[Exercise brief]:
Every line below from the one containing "after global placement,1620,0.652" through the one containing "pin swaps: 9 / 3" must be transcribed exactly. Omit all lines outside that stretch.

[Task inputs]:
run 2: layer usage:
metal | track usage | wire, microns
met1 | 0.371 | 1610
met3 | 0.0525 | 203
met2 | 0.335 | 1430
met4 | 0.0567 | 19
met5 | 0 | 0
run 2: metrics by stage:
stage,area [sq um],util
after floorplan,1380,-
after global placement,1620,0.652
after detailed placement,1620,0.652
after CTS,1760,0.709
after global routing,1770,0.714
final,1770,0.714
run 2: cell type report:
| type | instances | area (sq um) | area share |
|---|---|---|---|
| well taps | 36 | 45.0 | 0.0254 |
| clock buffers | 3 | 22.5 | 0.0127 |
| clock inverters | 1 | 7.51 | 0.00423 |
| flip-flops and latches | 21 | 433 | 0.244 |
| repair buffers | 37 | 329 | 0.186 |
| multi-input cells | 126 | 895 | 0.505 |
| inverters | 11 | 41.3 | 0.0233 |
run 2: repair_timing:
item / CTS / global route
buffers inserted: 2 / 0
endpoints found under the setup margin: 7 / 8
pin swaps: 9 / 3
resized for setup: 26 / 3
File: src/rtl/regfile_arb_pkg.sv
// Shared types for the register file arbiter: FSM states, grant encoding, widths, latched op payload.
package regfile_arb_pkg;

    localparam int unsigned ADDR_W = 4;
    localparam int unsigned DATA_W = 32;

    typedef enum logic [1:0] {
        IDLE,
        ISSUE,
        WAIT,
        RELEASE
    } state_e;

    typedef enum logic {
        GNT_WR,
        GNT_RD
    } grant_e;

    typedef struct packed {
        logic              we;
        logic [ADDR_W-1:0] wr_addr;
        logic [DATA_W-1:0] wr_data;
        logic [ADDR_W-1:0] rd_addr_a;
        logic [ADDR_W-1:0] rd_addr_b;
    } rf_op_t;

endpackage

==

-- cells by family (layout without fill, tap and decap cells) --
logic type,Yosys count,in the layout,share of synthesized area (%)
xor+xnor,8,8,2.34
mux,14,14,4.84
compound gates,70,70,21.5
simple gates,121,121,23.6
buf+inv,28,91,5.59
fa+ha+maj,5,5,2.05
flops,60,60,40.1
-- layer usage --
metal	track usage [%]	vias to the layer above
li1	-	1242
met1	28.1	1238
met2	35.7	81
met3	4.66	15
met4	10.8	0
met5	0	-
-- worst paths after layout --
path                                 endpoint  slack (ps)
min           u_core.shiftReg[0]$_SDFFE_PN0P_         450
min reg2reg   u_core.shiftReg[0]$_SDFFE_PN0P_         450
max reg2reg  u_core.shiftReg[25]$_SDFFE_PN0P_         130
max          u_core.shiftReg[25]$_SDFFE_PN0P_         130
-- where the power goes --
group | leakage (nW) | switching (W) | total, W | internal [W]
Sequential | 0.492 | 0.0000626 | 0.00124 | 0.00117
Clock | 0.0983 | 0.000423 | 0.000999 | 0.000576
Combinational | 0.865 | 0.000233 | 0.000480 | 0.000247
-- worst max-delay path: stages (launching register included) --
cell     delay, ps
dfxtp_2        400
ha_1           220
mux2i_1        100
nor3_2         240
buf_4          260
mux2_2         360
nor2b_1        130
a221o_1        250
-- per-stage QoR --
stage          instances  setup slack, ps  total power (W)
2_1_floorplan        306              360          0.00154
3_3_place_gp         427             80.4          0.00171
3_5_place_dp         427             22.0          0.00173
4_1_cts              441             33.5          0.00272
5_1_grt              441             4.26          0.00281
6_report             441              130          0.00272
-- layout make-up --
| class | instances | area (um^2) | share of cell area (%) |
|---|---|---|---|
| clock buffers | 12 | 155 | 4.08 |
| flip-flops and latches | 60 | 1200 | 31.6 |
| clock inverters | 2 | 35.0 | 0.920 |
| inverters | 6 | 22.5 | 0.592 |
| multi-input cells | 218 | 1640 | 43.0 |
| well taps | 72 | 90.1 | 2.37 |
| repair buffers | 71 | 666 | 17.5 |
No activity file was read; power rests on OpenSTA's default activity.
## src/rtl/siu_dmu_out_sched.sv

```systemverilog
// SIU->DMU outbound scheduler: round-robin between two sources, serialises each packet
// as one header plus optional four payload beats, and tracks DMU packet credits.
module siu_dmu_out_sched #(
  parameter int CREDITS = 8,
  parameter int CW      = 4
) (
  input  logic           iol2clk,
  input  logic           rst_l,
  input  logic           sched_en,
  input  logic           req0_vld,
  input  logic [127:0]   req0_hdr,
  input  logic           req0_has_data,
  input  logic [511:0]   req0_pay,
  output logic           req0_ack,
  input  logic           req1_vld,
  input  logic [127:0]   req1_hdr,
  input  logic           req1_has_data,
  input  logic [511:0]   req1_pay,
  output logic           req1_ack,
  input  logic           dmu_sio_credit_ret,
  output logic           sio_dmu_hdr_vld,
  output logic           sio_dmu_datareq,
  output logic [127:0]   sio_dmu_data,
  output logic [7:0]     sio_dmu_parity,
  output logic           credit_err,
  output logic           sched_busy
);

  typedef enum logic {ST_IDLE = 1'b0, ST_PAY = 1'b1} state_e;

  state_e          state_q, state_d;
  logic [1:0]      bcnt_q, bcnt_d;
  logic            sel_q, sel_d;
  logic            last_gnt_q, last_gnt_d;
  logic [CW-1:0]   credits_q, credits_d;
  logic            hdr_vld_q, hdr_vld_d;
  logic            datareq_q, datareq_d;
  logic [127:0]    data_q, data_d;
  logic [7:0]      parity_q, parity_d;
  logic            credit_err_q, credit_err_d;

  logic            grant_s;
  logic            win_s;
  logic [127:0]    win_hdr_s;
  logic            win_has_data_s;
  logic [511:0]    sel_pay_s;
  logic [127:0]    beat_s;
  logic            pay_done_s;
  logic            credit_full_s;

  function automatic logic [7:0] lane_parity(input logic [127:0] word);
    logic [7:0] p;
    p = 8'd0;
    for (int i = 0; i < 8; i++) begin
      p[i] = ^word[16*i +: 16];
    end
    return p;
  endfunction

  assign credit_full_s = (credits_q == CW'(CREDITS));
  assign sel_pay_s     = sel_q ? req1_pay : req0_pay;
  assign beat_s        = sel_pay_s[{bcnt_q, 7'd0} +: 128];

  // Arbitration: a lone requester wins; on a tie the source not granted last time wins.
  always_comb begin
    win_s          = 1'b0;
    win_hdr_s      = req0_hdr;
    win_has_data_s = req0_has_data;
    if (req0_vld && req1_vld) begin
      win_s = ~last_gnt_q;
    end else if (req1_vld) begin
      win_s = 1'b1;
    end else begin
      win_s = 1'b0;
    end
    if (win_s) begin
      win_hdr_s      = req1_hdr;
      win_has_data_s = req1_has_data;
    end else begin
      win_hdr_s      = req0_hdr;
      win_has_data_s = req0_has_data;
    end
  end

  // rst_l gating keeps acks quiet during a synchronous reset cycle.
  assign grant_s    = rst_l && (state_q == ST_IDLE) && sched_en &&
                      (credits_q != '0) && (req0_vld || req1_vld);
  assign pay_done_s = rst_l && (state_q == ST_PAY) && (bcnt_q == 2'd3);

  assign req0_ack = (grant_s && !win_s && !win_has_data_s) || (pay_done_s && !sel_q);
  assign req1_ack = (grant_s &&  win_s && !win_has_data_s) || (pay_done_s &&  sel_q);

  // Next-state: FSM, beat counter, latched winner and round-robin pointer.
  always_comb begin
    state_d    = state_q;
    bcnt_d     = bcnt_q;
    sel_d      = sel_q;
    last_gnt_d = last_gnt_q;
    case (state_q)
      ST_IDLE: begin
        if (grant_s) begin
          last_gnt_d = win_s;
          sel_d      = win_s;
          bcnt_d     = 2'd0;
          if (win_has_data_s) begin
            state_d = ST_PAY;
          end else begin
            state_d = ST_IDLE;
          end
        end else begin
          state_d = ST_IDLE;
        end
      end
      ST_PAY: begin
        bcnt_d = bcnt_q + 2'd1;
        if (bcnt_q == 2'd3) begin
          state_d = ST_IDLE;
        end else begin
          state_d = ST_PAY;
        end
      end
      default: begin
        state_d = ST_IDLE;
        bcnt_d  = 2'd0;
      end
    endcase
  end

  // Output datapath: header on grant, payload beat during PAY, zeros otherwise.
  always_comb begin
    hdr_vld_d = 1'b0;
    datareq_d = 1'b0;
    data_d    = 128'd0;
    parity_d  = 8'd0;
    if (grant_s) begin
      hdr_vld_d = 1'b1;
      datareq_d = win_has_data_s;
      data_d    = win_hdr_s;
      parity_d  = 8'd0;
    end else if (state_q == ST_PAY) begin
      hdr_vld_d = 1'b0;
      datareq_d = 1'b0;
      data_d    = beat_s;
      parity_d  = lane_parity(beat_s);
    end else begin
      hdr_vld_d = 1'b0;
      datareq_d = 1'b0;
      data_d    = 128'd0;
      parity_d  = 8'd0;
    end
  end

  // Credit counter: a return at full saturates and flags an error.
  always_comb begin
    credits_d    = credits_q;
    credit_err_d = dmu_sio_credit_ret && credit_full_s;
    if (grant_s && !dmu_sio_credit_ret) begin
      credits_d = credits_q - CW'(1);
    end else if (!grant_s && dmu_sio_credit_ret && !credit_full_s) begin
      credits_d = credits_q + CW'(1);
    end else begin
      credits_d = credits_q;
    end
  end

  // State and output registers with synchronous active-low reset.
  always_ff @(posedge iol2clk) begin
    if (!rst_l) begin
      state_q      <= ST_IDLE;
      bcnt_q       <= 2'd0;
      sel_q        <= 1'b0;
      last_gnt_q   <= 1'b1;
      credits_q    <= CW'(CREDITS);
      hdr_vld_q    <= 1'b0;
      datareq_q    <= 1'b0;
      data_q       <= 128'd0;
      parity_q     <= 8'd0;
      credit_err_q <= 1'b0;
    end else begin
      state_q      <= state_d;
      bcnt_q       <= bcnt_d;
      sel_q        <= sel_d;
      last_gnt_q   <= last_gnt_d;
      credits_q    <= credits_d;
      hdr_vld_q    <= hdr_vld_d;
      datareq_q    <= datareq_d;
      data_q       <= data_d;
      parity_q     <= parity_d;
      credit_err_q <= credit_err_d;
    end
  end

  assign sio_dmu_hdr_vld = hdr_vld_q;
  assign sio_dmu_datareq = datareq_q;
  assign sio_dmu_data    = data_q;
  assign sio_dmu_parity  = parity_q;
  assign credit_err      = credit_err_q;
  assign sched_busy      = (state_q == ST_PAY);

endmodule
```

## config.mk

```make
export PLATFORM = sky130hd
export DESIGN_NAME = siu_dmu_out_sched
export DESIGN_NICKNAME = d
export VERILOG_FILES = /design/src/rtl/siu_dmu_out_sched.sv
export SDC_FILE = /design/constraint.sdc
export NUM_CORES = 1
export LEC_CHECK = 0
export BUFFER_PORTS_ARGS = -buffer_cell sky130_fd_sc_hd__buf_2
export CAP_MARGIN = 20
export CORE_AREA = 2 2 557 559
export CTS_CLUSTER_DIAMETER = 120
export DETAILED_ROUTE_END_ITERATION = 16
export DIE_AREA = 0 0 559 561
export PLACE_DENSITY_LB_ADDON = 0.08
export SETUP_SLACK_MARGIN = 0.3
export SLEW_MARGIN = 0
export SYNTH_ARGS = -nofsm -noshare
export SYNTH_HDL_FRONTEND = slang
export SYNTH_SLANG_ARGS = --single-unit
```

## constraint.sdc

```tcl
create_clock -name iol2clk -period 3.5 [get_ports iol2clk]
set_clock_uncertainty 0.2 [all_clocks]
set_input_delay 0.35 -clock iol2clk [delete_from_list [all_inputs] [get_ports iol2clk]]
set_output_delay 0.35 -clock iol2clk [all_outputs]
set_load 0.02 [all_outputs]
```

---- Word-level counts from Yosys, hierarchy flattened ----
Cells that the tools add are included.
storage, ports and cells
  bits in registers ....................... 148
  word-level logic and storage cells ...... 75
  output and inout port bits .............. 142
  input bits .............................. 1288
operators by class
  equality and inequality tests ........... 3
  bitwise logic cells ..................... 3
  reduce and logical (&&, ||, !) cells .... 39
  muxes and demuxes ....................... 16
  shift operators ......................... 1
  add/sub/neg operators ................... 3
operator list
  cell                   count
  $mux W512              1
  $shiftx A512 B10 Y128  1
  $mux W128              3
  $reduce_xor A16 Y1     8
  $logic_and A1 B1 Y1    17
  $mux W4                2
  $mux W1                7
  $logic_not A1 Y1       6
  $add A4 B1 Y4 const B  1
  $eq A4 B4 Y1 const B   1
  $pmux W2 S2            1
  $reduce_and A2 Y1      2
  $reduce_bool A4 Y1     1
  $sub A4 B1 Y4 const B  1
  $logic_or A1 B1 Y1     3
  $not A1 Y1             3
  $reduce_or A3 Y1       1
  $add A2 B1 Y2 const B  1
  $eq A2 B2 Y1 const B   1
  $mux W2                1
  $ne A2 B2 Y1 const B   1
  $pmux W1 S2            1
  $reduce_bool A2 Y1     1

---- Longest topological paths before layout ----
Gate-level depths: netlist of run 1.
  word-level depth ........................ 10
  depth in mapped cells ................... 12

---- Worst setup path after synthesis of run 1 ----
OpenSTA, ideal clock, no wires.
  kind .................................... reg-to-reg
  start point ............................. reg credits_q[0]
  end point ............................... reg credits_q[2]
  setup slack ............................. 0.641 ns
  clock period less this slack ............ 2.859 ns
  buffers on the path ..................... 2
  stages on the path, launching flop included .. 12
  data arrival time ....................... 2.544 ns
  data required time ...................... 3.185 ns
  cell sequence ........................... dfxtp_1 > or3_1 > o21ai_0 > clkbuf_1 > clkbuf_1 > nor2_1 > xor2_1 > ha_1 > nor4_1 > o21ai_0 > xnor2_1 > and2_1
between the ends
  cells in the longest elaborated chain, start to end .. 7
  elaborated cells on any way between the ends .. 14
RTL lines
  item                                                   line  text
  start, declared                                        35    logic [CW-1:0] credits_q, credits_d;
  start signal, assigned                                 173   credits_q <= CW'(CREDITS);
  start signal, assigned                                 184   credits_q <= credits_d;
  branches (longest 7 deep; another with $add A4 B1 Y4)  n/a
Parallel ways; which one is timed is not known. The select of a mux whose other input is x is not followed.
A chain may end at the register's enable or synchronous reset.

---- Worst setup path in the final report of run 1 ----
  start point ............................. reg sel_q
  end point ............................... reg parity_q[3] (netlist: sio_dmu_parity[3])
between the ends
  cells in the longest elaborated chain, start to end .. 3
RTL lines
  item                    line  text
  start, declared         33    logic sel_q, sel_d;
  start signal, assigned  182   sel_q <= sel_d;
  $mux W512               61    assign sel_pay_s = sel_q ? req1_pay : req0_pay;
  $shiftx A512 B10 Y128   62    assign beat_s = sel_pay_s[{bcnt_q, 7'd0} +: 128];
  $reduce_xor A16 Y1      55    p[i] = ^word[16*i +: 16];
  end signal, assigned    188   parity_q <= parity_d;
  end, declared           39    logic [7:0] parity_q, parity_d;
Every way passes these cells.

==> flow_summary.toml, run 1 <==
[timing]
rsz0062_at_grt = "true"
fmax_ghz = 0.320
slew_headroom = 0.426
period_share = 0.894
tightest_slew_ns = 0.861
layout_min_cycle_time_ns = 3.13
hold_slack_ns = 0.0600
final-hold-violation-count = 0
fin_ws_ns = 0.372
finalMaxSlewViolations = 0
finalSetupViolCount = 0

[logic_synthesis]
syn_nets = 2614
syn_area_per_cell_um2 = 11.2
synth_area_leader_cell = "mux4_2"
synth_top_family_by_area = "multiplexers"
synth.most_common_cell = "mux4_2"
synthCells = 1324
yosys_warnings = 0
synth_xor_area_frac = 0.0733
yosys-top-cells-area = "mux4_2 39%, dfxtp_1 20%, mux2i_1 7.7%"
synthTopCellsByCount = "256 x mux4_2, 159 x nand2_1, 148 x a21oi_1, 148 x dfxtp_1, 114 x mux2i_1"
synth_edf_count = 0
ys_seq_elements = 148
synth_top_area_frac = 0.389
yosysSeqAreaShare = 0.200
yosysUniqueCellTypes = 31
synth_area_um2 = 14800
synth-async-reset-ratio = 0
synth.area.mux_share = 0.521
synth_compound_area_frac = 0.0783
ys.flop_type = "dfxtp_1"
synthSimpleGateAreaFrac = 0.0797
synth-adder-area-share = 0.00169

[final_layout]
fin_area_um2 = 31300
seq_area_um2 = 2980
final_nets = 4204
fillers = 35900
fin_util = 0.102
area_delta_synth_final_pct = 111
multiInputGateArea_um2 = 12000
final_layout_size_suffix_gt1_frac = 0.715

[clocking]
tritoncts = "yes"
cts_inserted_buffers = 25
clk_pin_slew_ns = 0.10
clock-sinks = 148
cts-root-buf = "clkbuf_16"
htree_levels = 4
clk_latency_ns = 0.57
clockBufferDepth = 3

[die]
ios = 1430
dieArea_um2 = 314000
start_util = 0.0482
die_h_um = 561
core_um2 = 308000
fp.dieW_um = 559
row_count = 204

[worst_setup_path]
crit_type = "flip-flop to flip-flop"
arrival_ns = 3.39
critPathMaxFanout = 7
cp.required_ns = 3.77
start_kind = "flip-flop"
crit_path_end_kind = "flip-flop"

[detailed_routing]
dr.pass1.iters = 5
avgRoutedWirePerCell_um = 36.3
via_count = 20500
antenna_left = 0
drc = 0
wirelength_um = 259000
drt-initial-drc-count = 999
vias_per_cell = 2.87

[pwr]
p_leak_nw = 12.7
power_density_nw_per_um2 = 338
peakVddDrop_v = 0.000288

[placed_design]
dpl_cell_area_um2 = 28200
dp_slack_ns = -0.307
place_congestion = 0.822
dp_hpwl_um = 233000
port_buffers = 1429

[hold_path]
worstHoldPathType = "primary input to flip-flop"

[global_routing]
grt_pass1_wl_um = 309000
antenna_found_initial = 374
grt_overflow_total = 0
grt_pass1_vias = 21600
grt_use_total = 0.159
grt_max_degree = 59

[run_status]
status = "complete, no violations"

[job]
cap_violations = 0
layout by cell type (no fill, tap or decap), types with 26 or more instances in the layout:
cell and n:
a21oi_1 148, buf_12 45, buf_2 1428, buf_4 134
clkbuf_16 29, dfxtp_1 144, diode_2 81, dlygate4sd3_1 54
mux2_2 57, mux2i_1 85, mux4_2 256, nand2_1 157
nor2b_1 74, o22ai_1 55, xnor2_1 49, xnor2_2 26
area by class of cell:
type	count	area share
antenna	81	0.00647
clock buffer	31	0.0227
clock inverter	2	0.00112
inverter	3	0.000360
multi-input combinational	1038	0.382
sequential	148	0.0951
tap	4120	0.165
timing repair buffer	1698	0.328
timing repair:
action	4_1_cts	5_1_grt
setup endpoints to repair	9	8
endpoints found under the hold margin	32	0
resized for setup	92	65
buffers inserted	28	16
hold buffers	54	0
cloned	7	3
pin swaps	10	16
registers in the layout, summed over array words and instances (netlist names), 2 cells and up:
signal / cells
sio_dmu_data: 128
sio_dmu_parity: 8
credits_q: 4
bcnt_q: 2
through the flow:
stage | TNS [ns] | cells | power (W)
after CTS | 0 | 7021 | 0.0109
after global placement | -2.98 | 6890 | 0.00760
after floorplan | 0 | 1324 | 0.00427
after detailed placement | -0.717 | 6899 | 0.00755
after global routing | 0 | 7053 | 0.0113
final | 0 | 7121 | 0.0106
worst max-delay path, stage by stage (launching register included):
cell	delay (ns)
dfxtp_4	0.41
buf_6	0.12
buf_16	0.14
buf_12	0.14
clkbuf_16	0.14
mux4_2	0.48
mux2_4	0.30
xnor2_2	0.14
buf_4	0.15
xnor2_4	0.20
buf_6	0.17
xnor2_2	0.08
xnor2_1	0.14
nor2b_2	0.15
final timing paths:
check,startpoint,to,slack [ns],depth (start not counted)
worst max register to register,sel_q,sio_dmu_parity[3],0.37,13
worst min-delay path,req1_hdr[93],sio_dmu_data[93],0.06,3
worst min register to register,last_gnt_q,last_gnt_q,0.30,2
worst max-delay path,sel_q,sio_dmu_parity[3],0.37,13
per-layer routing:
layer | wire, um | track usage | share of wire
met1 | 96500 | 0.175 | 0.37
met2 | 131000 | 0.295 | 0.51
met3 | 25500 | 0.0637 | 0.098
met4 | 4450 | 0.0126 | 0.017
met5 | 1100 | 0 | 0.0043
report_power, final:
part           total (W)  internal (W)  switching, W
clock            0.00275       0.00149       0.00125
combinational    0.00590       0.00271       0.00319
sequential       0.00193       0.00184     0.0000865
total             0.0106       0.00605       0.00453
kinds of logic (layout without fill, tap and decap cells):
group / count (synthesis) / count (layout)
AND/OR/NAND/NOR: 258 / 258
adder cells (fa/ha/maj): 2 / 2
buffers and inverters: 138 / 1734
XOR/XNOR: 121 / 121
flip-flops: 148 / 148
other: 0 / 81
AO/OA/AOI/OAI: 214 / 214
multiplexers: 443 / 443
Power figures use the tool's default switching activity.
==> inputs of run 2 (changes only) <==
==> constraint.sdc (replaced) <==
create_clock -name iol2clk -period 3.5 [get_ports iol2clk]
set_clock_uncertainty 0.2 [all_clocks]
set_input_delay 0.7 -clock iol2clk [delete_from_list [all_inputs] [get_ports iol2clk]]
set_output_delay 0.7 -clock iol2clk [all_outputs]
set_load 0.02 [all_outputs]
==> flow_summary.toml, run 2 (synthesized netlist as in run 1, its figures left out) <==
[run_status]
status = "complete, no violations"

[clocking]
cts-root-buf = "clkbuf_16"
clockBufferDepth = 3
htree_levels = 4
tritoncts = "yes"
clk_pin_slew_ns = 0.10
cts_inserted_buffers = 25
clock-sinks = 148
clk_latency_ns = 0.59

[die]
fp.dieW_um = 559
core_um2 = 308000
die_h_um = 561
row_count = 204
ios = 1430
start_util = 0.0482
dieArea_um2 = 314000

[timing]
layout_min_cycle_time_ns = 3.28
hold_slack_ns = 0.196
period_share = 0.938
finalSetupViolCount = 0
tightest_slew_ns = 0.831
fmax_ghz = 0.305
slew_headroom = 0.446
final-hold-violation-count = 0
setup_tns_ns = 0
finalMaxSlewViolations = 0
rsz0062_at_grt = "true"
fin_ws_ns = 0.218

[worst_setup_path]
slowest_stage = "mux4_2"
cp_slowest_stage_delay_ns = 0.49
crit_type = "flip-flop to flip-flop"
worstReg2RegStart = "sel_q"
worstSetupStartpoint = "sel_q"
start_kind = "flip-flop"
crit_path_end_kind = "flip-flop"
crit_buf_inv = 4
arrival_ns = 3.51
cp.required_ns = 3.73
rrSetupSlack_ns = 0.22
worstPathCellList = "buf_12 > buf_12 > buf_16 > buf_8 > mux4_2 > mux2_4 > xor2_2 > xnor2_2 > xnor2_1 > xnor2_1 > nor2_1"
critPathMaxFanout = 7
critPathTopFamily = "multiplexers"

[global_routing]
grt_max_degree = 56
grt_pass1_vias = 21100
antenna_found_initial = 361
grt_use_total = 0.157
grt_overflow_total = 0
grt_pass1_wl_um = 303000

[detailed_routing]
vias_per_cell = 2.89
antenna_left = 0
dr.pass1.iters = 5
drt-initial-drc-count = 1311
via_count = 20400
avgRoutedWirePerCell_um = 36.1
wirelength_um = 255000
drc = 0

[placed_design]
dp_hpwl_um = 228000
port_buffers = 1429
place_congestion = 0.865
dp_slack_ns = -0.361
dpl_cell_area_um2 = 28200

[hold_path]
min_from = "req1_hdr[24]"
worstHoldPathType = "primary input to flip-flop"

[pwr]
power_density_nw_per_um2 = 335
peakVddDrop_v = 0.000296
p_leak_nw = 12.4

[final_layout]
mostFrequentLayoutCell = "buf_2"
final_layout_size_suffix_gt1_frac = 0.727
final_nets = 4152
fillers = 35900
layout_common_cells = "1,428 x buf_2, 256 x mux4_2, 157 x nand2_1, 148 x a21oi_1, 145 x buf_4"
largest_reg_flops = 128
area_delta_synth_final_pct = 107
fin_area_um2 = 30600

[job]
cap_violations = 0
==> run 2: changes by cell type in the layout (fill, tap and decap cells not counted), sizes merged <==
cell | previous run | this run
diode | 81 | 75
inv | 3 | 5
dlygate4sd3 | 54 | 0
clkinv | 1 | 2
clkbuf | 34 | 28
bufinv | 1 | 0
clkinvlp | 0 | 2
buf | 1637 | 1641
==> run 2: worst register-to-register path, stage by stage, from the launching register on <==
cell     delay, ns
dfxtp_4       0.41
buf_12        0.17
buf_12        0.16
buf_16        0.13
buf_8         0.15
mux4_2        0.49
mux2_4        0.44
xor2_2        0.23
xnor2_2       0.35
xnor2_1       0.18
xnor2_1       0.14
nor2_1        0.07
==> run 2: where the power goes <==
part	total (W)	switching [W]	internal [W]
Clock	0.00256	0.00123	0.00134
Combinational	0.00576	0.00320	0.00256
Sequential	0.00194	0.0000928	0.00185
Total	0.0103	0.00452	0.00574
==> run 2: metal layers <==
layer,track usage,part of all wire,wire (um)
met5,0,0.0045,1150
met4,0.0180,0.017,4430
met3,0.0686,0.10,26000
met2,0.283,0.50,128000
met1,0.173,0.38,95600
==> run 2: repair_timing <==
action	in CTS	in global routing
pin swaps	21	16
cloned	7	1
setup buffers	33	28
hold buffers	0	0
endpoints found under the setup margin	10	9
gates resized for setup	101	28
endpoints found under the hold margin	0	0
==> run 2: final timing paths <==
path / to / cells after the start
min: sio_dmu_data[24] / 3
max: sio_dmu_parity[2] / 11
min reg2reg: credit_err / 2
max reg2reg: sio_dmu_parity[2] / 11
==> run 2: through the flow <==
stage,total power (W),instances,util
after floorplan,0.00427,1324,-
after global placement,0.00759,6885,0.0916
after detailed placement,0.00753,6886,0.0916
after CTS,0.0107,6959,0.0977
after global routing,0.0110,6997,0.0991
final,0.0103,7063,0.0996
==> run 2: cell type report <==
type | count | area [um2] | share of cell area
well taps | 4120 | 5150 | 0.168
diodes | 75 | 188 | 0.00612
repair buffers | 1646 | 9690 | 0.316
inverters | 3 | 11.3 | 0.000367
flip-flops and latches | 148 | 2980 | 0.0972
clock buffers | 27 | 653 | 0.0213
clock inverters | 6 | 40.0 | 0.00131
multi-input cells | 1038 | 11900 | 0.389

[Answer space]:
after global placement,1620,0.652
after detailed placement,1620,0.652
after CTS,1760,0.709
after global routing,1770,0.714
final,1770,0.714
run 2: cell type report:
| type | instances | area (sq um) | area share |
|---|---|---|---|
| well taps | 36 | 45.0 | 0.0254 |
| clock buffers | 3 | 22.5 | 0.0127 |
| clock inverters | 1 | 7.51 | 0.00423 |
| flip-flops and latches | 21 | 433 | 0.244 |
| repair buffers | 37 | 329 | 0.186 |
| multi-input cells | 126 | 895 | 0.505 |
| inverters | 11 | 41.3 | 0.0233 |
run 2: repair_timing:
item / CTS / global route
buffers inserted: 2 / 0
endpoints found under the setup margin: 7 / 8
pin swaps: 9 / 3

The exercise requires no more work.